Evanston's O'Bryonville business district was originally a separate suburb than Idlewood. O'Bryonville was annexed to the City of Cincinnati in 1870.

==Geography==
Evanston is home to the O'Bryonville business district.

==Demographics==

As of the census of 2020, there were 8,838 people living in the neighborhood. There were 3,713 housing units. The racial makeup of the neighborhood was 36.8% White, 53.8% Black or African American, 0.2% Native American, 1.8% Asian, 0.1% Pacific Islander, 1.4% from some other race, and 6.0% from two or more races. 3.5% of the population were Hispanic or Latino of any race.

There were 2,971 households, out of which 45.8% were families. 45.8% of all households were made up of individuals.

15.0% of the neighborhood's population were under the age of 18, 74.9% were 18 to 64, and 10.1% were 65 years of age or older. 45.9% of the population were male and 54.1% were female.

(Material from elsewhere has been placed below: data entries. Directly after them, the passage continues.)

Source: an optimization exercise on an open RTL-to-GDS flow (aim: small area). Production flows keep margins and buffers that such runs may drop.
RTL that was checked went through simulation tests only; none was proved equivalent to the original.

Setup of gamma:
## pjon_tx
module pjon_tx (
    input  wire        clk,
    input  wire        rst_n,           
    input  wire        start,
    input  wire        cfg_shared,
    input  wire        cfg_sender_info,
    input  wire        cfg_ack_request,
    input  wire        cfg_crc32,
    input  wire        tx_explicit,
    input  wire [15:0] tx_header,
    input  wire [7:0]  tx_dest,
    input  wire [31:0] tx_bus,
    input  wire [7:0]  device_id,
    input  wire [31:0] bus_id,
    input  wire [15:0] pay_len,
    input  wire        pay_valid,
    input  wire [7:0]  pay_data,
    output wire        pay_ready,
    output wire        out_valid,
    output wire [7:0]  out_data,
    output wire        out_last,
    input  wire        out_ready,
    input  wire        err_clr,
    output reg         busy,
    output reg         done,
    output wire [2:0]  result_code,
    output wire [31:0] result,
    output reg  [15:0] final_hdr,
    output wire [31:0] err_ctx,
    output reg         ev_error
);
export LEC_CHECK = 0
export CAP_MARGIN = 20
export CORE_MARGIN = 2
export CORE_UTILIZATION = 40
export SLEW_MARGIN = 20
create_clock -name core_clock -period 12.0 [get_ports {clk}]
standard.sh (not shown) runs the stock make flow with config.mk's settings and CLKGATE_MAP_FILE= SYNTH_SCRIPT=/design/flow/synth_recipe.tcl, a recipe that flattens the netlist after the stock synthesis.
==> flow/flow/run.sh <==
#!/bin/bash
# Standard layout with five changes:
#  - ABC maps the logic with an area-oriented script (flow/area.abc);
#  - adders are left to ABC (no ADDER_MAP_FILE half/full adder cells);
#  - one tie cell drives all constant outputs (no tie fanout repair);
#  - the port buffers use the smallest buffer cell;
#  - CTS uses clkbuf_8 and adds no dummy loads.
set -euo pipefail
W=$(pwd)
export AREA_ABC_SCRIPT=$W/flow/area.abc
export FLOW_SYNTH_TCL=$W/synth_recipe.tcl
export ADDER_MAP_FILE=
export SKIP_REPAIR_TIE_FANOUT=1
export BUFFER_PORTS_ARGS="-buffer_cell sky130_fd_sc_hd__buf_1"
export CTS_ARGS="-sink_clustering_enable -repair_clock_nets -dont_use_dummy_load -buf_list {sky130_fd_sc_hd__clkbuf_8}"
sed "s#SYNTH_SCRIPT=[^ ]*#SYNTH_SCRIPT=$W/flow/synth_wrap.tcl#" standard.sh > area_standard.sh
bash area_standard.sh > standard.log 2>&1
==> flow/flow/area.abc <==
strash
dch
amap
strash
dch -f
amap -F 20 -A 30
strash
dch -f
amap -F 20 -A 30
strash
dch -f
amap -F 20 -A 30
strash
&get -n
&deepsyn -T 90
&put
strash
dch -f
amap -F 20 -A 30
strash
dch -f
amap -F 20 -A 30
strash
dch -f
amap -F 20 -A 30
strash
dch -f
amap -F 20 -A 30
==> flow/flow/synth_wrap.tcl <==
# The standard synthesis (synth_recipe.tcl), with ABC's standard-cell
# mapping run from an area-oriented script instead of ORFS's speed script.
# ABC maps only the combinational logic: the registers are the same.
proc abc {args} {
  set i [lsearch -exact $args -script]
  if {$i >= 0} { lset args [expr {$i + 1}] $::env(AREA_ABC_SCRIPT) }
  yosys abc {*}$args
}
source $::env(FLOW_SYNTH_TCL)
gamma | stages: all done | timing, DRC, antenna: all pass
Modified inputs, beta compared to gamma
diff --git a/flow/design.v b/flow/design.v
--- a/flow/design.v
+++ b/flow/design.v
@@ -64,23 +64,23 @@
     genvar gi;
     generate for (gi = 0; gi < 5; gi = gi + 1) begin : g_c1
         assign c1[gi+1] = (pay_len[gi] & o1[gi]) | (c1[gi] & (pay_len[gi] | o1[gi]));
     end endgenerate
     wire        esc    = (|pay_len[15:8]) | (&pay_len[7:5] & c1[5]);
     wire [15:0] h2     = {h1[15:7], h1[6] | esc, h1[5] | esc, h1[4:0]};
     wire [4:0]  o2     = esc ? ({1'b0, ob} + 5'd5) : o1;
     wire [5:0]  a2     = {1'b0, pay_len[4:0]} + {1'b0, o2};
     wire [16:0] total2 = {{1'b0, pay_len[15:5]} + {11'd0, a2[5]}, a2[4:0]};
     wire too_long  = (|pay_len[15:10]) | (&pay_len[9:5] & a2[5] & (|a2[4:0]));
     wire too_short = (pay_len == 16'd0) & ~h1[7] & ~h1[6] & ~h1[5] & ~h1[1] & ~h1[0];
-    localparam [2:0] G_H = 3'd1, G_T = 3'd2, G_S = 3'd3, G_C = 3'd0, G_M = 3'd4;
+    localparam [2:0] G_H = 3'd0, G_T = 3'd1, G_S = 3'd3, G_C = 3'd2, G_M = 3'd4;
     localparam [4:0] S_HLO  = {G_H, 2'd0}, S_HHI = {G_H, 2'd1}, S_LHI = {G_H, 2'd2}, S_LLO = {G_H, 2'd3};
     localparam [4:0] S_TB0  = {G_T, 2'd0}, S_TB3 = {G_T, 2'd3};
     localparam [4:0] S_SB0  = {G_S, 2'd0}, S_SB3 = {G_S, 2'd3};
     localparam [4:0] S_C0   = {G_C, 2'd0}, S_C3  = {G_C, 2'd3};
     localparam [4:0] S_DEST = {G_M, 2'd0}, S_DEV = {G_M, 2'd1}, S_PAY = {G_M, 2'd2};
     reg  [4:0]  st;
     reg  [9:0]  pc;          
     reg  [10:0] tot;         
     reg  [31:0] txb;
     reg  [31:0] bid;
     reg  [7:0]  dev;
Findings:
Comparing beta and gamma, first-pass GRT wire length is lower on gamma. Relative to gamma, the finished layout cell area measured on beta has increased slightly. | number of instances in the synthesized netlist | beta vs gamma | 6 lower |. The horizontal die dimension on beta is in line with that on gamma. Looking at total wire length after detailed routing across both flows, beta is the weaker of the two, with gamma ahead. Termination of the worst setup path: res_q[5] -> beta, res_q[10] -> gamma. Global-route track usage on met1 on beta is up relative to gamma.
Only the layout flow was run in beta; the RTL was not checked for function there.

## port drivers added, routing unchanged
In the flow no input, the clock included, has a driving cell. The finished layouts below were timed again as built, in two steps. Step 1 assumes that a clkbuf_16 drives the clock port and a buf_2 every other input. Step 2, shift: input delay + t, output delay - t, t = (earliest + latest rising clock arrival at the registers) / 2. This alone moves slack from input paths to output paths. Three values: ideal, step 1, step 2; two values: the first two.
| run | t, ns | setup slack, ns | worst hold slack (ns) |
|---|---|---|---|
| gamma | 0.487 | 3.172 / 3.179 / 2.692 | 0.478 / 0.478 / 0.478 |
| beta | 0.487 | 3.722 / 3.737 / 3.250 | 0.462 / 0.462 / 0.462 |
After both steps every run listed still meets setup and hold. For gamma, which loses most, drivers alone change the setup slack by +0.007 ns; drivers and shift together by -0.480 ns.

According to the U.S. Census American Community Survey, for the period 2016-2020 the estimated median annual income for a household in the neighborhood was $44,621. About 10.5% of family households were living below the poverty line. About 29.4% had a bachelor's degree or higher.

==Education==
Xavier University, a Jesuit Catholic university, is located in Evanston.